| EXERCISE DIRECTIONS |
Restate word for word the entries below, starting with the line with "CELL_PAD_IN_SITES_GLOBAL_PLACEMENT = 1" and continuing through the line with "run 2 against". Include both of those lines and no others.

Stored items
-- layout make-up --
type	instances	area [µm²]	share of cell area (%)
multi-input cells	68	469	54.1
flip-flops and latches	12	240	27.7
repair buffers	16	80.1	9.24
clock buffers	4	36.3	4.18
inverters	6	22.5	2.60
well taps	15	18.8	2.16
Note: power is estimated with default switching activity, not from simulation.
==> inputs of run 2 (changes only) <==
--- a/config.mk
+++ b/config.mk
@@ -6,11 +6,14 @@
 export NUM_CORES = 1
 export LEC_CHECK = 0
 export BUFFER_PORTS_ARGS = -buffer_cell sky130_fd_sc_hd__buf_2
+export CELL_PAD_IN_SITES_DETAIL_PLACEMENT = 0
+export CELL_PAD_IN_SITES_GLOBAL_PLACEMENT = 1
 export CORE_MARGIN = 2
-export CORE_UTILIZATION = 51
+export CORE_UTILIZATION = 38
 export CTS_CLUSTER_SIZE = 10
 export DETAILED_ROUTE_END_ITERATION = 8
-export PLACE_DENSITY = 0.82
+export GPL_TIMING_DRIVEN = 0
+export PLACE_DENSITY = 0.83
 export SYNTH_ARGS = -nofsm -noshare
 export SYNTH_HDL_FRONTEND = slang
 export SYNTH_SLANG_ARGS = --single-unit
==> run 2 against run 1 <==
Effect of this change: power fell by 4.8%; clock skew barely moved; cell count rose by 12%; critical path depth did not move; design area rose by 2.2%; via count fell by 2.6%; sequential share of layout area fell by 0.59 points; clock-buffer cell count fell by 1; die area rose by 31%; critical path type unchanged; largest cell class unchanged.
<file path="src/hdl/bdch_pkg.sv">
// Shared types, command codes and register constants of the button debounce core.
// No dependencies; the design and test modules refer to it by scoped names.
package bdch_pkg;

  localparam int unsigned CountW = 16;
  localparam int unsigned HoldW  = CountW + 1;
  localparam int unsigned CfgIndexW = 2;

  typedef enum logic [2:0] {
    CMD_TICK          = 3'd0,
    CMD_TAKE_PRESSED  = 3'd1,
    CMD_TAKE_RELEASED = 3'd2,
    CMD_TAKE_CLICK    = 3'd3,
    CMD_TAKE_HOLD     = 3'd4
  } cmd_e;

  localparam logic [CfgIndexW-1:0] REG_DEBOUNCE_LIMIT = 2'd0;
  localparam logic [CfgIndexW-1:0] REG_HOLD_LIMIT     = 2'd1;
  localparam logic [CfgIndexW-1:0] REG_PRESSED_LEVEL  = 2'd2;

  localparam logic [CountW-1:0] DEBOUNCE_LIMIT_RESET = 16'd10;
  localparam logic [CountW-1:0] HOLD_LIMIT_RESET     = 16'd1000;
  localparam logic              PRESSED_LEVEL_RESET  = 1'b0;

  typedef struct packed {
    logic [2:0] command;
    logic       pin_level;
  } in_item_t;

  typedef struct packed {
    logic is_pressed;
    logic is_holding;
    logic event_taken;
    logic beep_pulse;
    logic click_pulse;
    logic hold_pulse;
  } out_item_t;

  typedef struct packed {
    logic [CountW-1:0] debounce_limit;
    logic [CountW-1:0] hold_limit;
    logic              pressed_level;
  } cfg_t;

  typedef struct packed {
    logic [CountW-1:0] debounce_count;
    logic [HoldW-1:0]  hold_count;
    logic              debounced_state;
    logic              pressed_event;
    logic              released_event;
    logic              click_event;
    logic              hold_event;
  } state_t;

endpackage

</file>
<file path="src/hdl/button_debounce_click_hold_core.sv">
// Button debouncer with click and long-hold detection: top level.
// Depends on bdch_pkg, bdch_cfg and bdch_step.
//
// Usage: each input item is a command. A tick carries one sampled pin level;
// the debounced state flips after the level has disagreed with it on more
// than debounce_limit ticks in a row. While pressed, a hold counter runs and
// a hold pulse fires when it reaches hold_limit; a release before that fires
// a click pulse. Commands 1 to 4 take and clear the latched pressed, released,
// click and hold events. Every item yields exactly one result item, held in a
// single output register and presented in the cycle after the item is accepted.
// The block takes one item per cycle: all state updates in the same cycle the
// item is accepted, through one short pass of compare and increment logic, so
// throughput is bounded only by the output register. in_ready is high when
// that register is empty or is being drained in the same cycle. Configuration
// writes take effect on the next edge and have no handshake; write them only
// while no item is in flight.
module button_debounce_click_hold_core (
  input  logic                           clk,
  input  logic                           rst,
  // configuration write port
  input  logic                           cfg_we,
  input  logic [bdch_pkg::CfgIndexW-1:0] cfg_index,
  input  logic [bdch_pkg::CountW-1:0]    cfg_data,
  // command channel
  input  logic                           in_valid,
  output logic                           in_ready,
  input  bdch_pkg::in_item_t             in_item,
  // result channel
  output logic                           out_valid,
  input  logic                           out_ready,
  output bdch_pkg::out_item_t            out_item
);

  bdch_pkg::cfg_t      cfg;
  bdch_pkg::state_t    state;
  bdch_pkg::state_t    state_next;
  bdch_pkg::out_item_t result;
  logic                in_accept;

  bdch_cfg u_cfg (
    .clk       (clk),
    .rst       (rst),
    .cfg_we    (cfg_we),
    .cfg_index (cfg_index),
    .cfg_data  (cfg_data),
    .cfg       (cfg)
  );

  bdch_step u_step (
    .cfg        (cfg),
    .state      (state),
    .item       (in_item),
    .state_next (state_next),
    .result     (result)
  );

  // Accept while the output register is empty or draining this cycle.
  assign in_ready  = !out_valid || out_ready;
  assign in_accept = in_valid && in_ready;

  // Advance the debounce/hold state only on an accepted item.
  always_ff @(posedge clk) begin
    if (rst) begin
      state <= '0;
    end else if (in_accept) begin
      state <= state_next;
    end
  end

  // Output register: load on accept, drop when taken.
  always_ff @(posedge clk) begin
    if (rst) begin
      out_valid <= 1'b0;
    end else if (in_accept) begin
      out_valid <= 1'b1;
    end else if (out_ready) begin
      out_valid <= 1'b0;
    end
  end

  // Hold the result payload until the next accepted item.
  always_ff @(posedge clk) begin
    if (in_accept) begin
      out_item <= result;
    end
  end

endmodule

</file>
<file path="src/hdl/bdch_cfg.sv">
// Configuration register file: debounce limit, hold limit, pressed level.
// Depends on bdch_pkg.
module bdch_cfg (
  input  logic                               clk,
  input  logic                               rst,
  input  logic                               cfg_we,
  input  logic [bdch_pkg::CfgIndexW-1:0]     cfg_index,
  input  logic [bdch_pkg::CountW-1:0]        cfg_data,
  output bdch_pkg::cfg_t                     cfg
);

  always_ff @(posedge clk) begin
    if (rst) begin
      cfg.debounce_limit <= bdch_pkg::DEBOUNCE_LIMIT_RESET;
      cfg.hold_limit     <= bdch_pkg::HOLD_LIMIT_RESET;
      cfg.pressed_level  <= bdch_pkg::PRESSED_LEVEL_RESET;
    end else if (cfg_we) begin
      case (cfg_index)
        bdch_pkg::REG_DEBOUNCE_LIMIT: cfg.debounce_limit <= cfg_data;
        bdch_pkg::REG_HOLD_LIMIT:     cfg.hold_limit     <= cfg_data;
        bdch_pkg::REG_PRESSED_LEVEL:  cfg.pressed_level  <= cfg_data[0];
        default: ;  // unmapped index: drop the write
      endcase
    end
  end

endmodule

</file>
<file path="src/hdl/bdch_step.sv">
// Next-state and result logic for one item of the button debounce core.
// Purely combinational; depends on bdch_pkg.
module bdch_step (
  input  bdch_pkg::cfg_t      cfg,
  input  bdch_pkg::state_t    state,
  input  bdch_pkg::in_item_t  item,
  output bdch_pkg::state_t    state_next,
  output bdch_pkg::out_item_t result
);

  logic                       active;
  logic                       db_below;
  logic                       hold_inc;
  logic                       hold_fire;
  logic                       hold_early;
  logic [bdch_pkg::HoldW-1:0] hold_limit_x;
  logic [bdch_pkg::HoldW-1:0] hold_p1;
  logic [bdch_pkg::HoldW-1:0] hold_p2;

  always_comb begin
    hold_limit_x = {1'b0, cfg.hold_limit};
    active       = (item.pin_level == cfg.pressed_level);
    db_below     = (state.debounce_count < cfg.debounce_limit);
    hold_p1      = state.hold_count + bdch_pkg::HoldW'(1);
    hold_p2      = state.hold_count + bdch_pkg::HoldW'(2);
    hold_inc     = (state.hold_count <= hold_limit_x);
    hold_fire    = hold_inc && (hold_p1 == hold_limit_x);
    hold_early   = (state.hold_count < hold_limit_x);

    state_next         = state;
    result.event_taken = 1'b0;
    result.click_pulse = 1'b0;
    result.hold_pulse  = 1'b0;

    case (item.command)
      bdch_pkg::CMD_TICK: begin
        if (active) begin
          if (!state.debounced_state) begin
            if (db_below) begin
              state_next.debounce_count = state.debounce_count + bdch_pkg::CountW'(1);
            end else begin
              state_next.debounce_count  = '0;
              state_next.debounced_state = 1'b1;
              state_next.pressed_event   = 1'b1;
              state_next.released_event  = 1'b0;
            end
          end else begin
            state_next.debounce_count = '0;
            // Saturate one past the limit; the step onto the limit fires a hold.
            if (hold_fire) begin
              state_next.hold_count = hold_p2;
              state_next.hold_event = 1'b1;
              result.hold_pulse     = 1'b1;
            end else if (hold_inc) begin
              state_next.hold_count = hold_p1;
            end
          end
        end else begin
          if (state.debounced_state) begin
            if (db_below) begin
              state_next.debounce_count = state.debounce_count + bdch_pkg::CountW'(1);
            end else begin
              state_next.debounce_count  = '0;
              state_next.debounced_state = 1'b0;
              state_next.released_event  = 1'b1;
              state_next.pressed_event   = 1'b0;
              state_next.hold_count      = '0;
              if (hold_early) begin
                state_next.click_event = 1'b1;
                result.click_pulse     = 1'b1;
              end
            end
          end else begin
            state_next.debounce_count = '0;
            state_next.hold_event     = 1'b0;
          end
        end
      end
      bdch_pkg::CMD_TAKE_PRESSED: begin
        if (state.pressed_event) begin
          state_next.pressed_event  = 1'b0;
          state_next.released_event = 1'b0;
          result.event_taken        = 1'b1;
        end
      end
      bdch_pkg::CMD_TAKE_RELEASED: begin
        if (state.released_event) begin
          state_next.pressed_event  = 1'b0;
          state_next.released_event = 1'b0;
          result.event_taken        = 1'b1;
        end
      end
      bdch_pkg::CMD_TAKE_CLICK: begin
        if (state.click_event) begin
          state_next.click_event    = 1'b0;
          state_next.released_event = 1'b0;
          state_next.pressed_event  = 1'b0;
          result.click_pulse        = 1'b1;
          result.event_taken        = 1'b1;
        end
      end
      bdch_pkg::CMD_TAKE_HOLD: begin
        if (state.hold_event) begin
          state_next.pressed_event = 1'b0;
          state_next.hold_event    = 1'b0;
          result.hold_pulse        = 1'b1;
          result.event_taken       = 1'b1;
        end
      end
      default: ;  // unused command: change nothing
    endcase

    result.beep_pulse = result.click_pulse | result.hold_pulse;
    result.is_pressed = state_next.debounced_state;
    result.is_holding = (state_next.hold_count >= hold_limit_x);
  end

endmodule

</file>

| TASK SOLUTION |
+export CELL_PAD_IN_SITES_GLOBAL_PLACEMENT = 1
 export CORE_MARGIN = 2
-export CORE_UTILIZATION = 51
+export CORE_UTILIZATION = 38
 export CTS_CLUSTER_SIZE = 10
 export DETAILED_ROUTE_END_ITERATION = 8
-export PLACE_DENSITY = 0.82
+export GPL_TIMING_DRIVEN = 0
+export PLACE_DENSITY = 0.83
 export SYNTH_ARGS = -nofsm -noshare
 export SYNTH_HDL_FRONTEND = slang
 export SYNTH_SLANG_ARGS = --single-unit
==> run 2 against run 1 <==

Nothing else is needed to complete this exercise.